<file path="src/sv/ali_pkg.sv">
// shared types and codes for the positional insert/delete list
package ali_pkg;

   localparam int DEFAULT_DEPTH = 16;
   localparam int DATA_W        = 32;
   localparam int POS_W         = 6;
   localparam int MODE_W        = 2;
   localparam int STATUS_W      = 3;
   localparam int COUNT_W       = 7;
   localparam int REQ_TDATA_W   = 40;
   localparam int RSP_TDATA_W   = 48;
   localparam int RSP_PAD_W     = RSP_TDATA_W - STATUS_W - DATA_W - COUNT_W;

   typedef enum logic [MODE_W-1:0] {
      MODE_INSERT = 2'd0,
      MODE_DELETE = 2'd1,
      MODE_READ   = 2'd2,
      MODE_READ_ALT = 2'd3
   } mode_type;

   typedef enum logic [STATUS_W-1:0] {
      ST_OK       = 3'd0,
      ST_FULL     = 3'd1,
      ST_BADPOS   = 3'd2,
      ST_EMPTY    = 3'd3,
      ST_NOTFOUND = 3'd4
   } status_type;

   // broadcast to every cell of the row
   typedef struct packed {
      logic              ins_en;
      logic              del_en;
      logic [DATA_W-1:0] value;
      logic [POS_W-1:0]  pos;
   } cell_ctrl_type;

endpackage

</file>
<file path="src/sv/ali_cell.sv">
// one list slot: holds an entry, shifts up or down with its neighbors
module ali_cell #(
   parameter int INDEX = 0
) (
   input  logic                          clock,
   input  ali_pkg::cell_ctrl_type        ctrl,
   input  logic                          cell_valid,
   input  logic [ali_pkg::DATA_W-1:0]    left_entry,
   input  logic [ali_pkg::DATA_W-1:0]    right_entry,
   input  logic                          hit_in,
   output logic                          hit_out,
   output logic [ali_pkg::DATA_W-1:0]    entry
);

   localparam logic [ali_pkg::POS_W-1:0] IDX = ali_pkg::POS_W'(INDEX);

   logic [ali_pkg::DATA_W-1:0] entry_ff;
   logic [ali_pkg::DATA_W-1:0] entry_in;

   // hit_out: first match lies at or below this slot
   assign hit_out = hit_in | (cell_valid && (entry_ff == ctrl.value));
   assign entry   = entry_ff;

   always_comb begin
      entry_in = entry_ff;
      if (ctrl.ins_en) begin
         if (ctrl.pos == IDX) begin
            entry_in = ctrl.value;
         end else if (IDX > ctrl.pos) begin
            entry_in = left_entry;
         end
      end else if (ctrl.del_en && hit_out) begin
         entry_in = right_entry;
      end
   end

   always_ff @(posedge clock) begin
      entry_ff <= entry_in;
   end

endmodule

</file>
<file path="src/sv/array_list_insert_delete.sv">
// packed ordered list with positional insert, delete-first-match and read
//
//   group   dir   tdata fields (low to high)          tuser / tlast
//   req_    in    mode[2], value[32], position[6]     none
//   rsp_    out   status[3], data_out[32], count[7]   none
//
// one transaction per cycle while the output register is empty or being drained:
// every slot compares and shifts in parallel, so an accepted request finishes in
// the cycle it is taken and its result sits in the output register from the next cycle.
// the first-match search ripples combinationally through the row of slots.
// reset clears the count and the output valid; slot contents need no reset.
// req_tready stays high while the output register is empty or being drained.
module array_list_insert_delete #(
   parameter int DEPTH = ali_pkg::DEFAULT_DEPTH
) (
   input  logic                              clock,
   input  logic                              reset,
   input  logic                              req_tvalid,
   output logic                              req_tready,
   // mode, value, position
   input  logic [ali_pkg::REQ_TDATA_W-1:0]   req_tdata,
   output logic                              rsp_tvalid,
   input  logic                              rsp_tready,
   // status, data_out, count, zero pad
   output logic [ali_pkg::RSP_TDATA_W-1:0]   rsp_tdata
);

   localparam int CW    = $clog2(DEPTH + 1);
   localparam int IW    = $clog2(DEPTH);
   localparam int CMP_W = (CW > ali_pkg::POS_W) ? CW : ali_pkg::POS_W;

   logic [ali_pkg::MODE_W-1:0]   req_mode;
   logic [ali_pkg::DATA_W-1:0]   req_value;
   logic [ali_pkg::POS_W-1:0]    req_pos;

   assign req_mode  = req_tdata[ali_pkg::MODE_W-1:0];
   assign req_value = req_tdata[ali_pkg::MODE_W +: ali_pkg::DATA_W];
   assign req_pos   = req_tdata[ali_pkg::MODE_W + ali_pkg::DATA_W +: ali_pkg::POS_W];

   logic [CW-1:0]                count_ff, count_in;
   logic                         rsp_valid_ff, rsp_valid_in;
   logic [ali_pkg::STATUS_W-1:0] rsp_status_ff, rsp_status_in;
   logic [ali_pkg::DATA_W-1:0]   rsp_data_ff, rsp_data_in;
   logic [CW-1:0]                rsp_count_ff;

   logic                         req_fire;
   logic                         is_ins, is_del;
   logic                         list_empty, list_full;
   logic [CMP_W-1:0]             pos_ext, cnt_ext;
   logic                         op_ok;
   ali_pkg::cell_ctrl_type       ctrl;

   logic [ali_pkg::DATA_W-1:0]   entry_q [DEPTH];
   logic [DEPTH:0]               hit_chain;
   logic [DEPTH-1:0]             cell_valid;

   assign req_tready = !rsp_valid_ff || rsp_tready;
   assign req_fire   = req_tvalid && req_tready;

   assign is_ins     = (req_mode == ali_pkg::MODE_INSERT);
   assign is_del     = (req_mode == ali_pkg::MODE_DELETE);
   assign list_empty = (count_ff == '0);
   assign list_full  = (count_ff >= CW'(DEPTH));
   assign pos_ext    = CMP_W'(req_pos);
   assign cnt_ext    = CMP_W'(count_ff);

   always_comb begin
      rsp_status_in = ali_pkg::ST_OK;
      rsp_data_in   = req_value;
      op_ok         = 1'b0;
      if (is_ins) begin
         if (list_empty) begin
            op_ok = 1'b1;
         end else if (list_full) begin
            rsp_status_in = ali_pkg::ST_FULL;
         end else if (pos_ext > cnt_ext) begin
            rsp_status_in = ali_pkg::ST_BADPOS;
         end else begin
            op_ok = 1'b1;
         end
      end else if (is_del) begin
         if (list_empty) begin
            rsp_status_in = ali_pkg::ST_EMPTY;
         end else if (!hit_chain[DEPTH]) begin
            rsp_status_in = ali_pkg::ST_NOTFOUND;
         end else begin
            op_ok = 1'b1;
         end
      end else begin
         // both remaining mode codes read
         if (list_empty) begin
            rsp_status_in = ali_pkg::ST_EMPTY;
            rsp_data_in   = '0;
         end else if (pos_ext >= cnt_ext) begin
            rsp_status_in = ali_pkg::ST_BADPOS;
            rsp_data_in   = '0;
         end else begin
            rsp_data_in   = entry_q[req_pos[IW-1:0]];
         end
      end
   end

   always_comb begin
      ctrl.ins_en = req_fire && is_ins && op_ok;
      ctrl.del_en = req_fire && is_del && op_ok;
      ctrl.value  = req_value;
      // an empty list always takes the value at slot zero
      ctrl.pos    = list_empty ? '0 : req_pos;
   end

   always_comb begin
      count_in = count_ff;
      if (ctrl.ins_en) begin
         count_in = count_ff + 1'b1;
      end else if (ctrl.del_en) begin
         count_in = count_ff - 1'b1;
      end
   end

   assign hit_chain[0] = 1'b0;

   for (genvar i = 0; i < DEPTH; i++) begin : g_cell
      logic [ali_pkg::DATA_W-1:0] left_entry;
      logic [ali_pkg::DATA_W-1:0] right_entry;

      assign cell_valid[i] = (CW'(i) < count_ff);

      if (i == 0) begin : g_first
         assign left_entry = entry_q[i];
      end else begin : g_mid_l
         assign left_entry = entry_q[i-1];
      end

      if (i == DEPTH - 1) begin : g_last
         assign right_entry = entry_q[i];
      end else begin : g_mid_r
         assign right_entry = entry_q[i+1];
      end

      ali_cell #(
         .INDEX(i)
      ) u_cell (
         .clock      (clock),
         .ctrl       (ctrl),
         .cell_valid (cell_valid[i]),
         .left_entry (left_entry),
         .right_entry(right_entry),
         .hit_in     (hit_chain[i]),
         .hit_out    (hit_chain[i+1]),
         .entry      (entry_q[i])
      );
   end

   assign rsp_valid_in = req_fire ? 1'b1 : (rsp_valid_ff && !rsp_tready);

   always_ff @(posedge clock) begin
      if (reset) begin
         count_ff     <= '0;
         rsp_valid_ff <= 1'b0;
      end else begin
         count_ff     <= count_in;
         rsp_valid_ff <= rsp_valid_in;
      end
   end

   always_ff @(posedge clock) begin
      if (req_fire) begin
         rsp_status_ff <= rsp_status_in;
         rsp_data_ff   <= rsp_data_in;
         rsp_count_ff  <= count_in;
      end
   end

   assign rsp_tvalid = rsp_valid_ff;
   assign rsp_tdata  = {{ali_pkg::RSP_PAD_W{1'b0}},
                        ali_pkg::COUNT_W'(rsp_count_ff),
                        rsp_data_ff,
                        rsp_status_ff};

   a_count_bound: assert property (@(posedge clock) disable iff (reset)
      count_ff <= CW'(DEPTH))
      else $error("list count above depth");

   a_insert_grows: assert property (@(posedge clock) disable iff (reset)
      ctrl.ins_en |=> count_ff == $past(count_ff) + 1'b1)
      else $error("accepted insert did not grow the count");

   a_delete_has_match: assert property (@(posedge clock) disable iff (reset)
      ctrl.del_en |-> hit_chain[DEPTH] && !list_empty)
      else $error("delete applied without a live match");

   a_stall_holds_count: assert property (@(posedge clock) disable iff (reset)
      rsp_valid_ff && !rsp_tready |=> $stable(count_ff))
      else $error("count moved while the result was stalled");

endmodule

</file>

· · · · · · ·

PROBLEM — Count how many lines in the records hold the string "input"; reply with the number alone.

FINISHED TASK — 11